Friday, April 2, 2021

The Motif of Hunger in Murakami

When Gregory Samsa first wakes up in his new-found dimension in the beginning of  “Samsa in Love”, it takes him some time to process the transformation he had undergone and the changes his body had experienced. After getting relatively accustomed to this new form of mobility, he is hit with a wave of “excruciating pain” (188) which he soon realizes to be hunger. Despite the incredible discomfort it brings him, Samsa forces himself to get up from the bed because he feels that if he does not eat he will “cease to exist” (190). The unbearable hunger pushes Samsa to discover his new surroundings and attempt to coexist with them. Like a toddler, or rather a new-born animal, Samsa stumbles through the first steps of life such as learning how to walk and use his extremities. When Samsa finally discovers food in the apartment, he quickly consumes it while disregarding even the taste because “what mattered was filling that empty cavern inside him” (192). This description reminded me of a scene in Miyazaki’s Spirited Away when Chihiro’s parents discover delicious-looking food in the abandoned park and immediately start to devour it. Unable to stop eating, the couple suddenly metamorphoses into pigs.
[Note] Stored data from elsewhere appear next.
--- src/hdl/kth_ctrl.sv ---
// Controller of the hotspot table: sequences clear, read, scan, append shift,
// replace and exchange sort over the entry memory. Uses kth_pkg.
`timescale 1ns / 1ps

module kth_ctrl (
    input  logic              i_clk,
    input  logic              i_rst_n,
    input  logic              i_in_valid,
    output logic              o_in_ready,
    input  kth_pkg::t_dp_stat i_stat,
    output kth_pkg::t_dp_cmd  o_cmd
);

    typedef enum logic [3:0] {
        S_IDLE,
        S_DISP,
        S_SC_RD,
        S_SC_CMP,
        S_AP_RD,
        S_AP_CMP,
        S_FULL,
        S_SO_RDI,
        S_SO_LDI,
        S_SO_RDK,
        S_SO_CMP,
        S_SO_WRI,
        S_FIN
    } t_state;

    localparam logic [kth_pkg::IDX_W-1:0] LAST = kth_pkg::IDX_W'(kth_pkg::CAPACITY - 1);
    localparam logic [kth_pkg::IDX_W-1:0] PEN  = kth_pkg::IDX_W'(kth_pkg::CAPACITY - 2);

    t_state                    r_state, n_state;
    logic [kth_pkg::IDX_W-1:0] r_i, n_i;
    logic [kth_pkg::IDX_W-1:0] r_k, n_k;
    kth_pkg::t_status          r_status, n_status;

    logic [kth_pkg::CNT_W-1:0] last_held;

    assign last_held  = i_stat.count - 1'b1;
    assign o_in_ready = r_state == S_IDLE;

    always_comb begin
        n_state  = r_state;
        n_i      = r_i;
        n_k      = r_k;
        n_status = r_status;
        o_cmd            = '0;
        o_cmd.wr_sel     = kth_pkg::WS_ITEM;
        o_cmd.out_status = r_status;
        o_cmd.min_idx    = r_k;
        unique case (r_state)
            S_IDLE: begin
                if (i_in_valid) begin
                    o_cmd.load_item = 1'b1;
                    n_state = S_DISP;
                end
            end
            S_DISP: begin
                priority if (i_stat.cmd == kth_pkg::CMD_CLEAR) begin
                    o_cmd.cnt_clr = 1'b1;
                    o_cmd.trk_clr = 1'b1;
                    n_status = kth_pkg::ST_CLEARED;
                    n_state  = S_FIN;
                end else if (i_stat.cmd == kth_pkg::CMD_READ) begin
                    o_cmd.rd_en   = 1'b1;
                    o_cmd.rd_addr = i_stat.rd_idx;
                    n_status = kth_pkg::ST_READ;
                    n_state  = S_FIN;
                end else if (i_stat.cmd == kth_pkg::CMD_INSERT && !i_stat.ignore) begin
                    o_cmd.trk_upd = 1'b1;
                    n_k = '0;
                    if (i_stat.count == '0) begin
                        o_cmd.cnt_inc = 1'b1;
                        n_state = S_AP_RD;
                    end else begin
                        n_state = S_SC_RD;
                    end
                end else begin
                    n_status = kth_pkg::ST_IGNORED;
                    n_state  = S_FIN;
                end
            end
            S_SC_RD: begin
                o_cmd.rd_en   = 1'b1;
                o_cmd.rd_addr = r_k;
                n_state = S_SC_CMP;
            end
            S_SC_CMP: begin
                o_cmd.min_upd   = 1'b1;
                o_cmd.min_first = r_k == '0;
                if (i_stat.key_match) begin
                    if (i_stat.new_gt_rd) begin
                        o_cmd.wr_en   = 1'b1;
                        o_cmd.wr_addr = r_k;
                        n_status = kth_pkg::ST_RAISED;
                    end else begin
                        n_status = kth_pkg::ST_KEPT;
                    end
                    n_state = S_FIN;
                end else if (kth_pkg::CNT_W'(r_k) == last_held) begin
                    if (32'(i_stat.count) < kth_pkg::CAPACITY) begin
                        // new key, room left: shift in from the tail
                        o_cmd.cnt_inc = 1'b1;
                        n_k     = kth_pkg::IDX_W'(i_stat.count);
                        n_state = S_AP_RD;
                    end else begin
                        n_state = S_FULL;
                    end
                end else begin
                    n_k     = r_k + 1'b1;
                    n_state = S_SC_RD;
                end
            end
            S_AP_RD: begin
                if (r_k == '0) begin
                    o_cmd.wr_en   = 1'b1;
                    o_cmd.wr_addr = r_k;
                    n_status = kth_pkg::ST_APPENDED;
                    n_state  = S_FIN;
                end else begin
                    o_cmd.rd_en   = 1'b1;
                    o_cmd.rd_addr = r_k - 1'b1;
                    n_state = S_AP_CMP;
                end
            end
            S_AP_CMP: begin
                o_cmd.wr_en   = 1'b1;
                o_cmd.wr_addr = r_k;
                if (i_stat.new_gt_rd) begin
                    o_cmd.wr_sel = kth_pkg::WS_RDATA;
                    n_k     = r_k - 1'b1;
                    n_state = S_AP_RD;
                end else begin
                    n_status = kth_pkg::ST_APPENDED;
                    n_state  = S_FIN;
                end
            end
            S_FULL: begin
                if (i_stat.new_gt_min) begin
                    o_cmd.wr_en   = 1'b1;
                    o_cmd.wr_addr = i_stat.imin;
                    n_i     = '0;
                    n_state = S_SO_RDI;
                end else begin
                    n_status = kth_pkg::ST_REJECTED;
                    n_state  = S_FIN;
                end
            end
            S_SO_RDI: begin
                o_cmd.rd_en   = 1'b1;
                o_cmd.rd_addr = r_i;
                n_state = S_SO_LDI;
            end
            S_SO_LDI: begin
                o_cmd.cur_load = 1'b1;
                n_k     = r_i + 1'b1;
                n_state = S_SO_RDK;
            end
            S_SO_RDK: begin
                o_cmd.rd_en   = 1'b1;
                o_cmd.rd_addr = r_k;
                n_state = S_SO_CMP;
            end
            S_SO_CMP: begin
                // swap: held entry goes to k, the larger one is carried on
                if (i_stat.cur_lt_rd) begin
                    o_cmd.wr_en    = 1'b1;
                    o_cmd.wr_addr  = r_k;
                    o_cmd.wr_sel   = kth_pkg::WS_CUR;
                    o_cmd.cur_load = 1'b1;
                end
                if (r_k == LAST) begin
                    n_state = S_SO_WRI;
                end else begin
                    n_k     = r_k + 1'b1;
                    n_state = S_SO_RDK;
                end
            end
            S_SO_WRI: begin
                o_cmd.wr_en   = 1'b1;
                o_cmd.wr_addr = r_i;
                o_cmd.wr_sel  = kth_pkg::WS_CUR;
                if (r_i == PEN) begin
                    n_status = kth_pkg::ST_REPLACED;
                    n_state  = S_FIN;
                end else begin
                    n_i     = r_i + 1'b1;
                    n_state = S_SO_RDI;
                end
            end
            S_FIN: begin
                if (i_stat.out_free) begin
                    o_cmd.out_load = 1'b1;
                    n_state = S_IDLE;
                end
            end
            default: n_state = S_IDLE;
        endcase
    end

    always_ff @(posedge i_clk) begin
        if (!i_rst_n) begin
            r_state  <= S_IDLE;
            r_i      <= '0;
            r_k      <= '0;
            r_status <= kth_pkg::ST_IGNORED;
        end else begin
            r_state  <= n_state;
            r_i      <= n_i;
            r_k      <= n_k;
            r_status <= n_status;
        end
    end

endmodule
Eating as a means of filling an emptiness (both metaphorical and literal), appears frequently in Murakami. “The Second Bakery Attack” centers on the couple’s shared ‘curse’ which they discover due to an insatiable feeling of hunger which wakes them up in the middle of the night. The hunger these characters experience is agonizing and unsettling yet it seems to always motivate some sort of resolve: Samsa is forced to learn how to live in his new body and to explore the world he’s found himself in; similarly, the hunger ultimately brings the couple closer together after getting rid of the ‘curse’. I think Murakami may be suggesting that humans experience two kinds of hunger both of which motivate them towards survival: the physical primal instinct and the metaphysical one. The latter, I think, has something to do with the intellectual, spiritual, and cultural evolution that humans inevitably go through and the constant search for an unattainable knowledge which can sometimes feel simultaneously subtle yet piercing.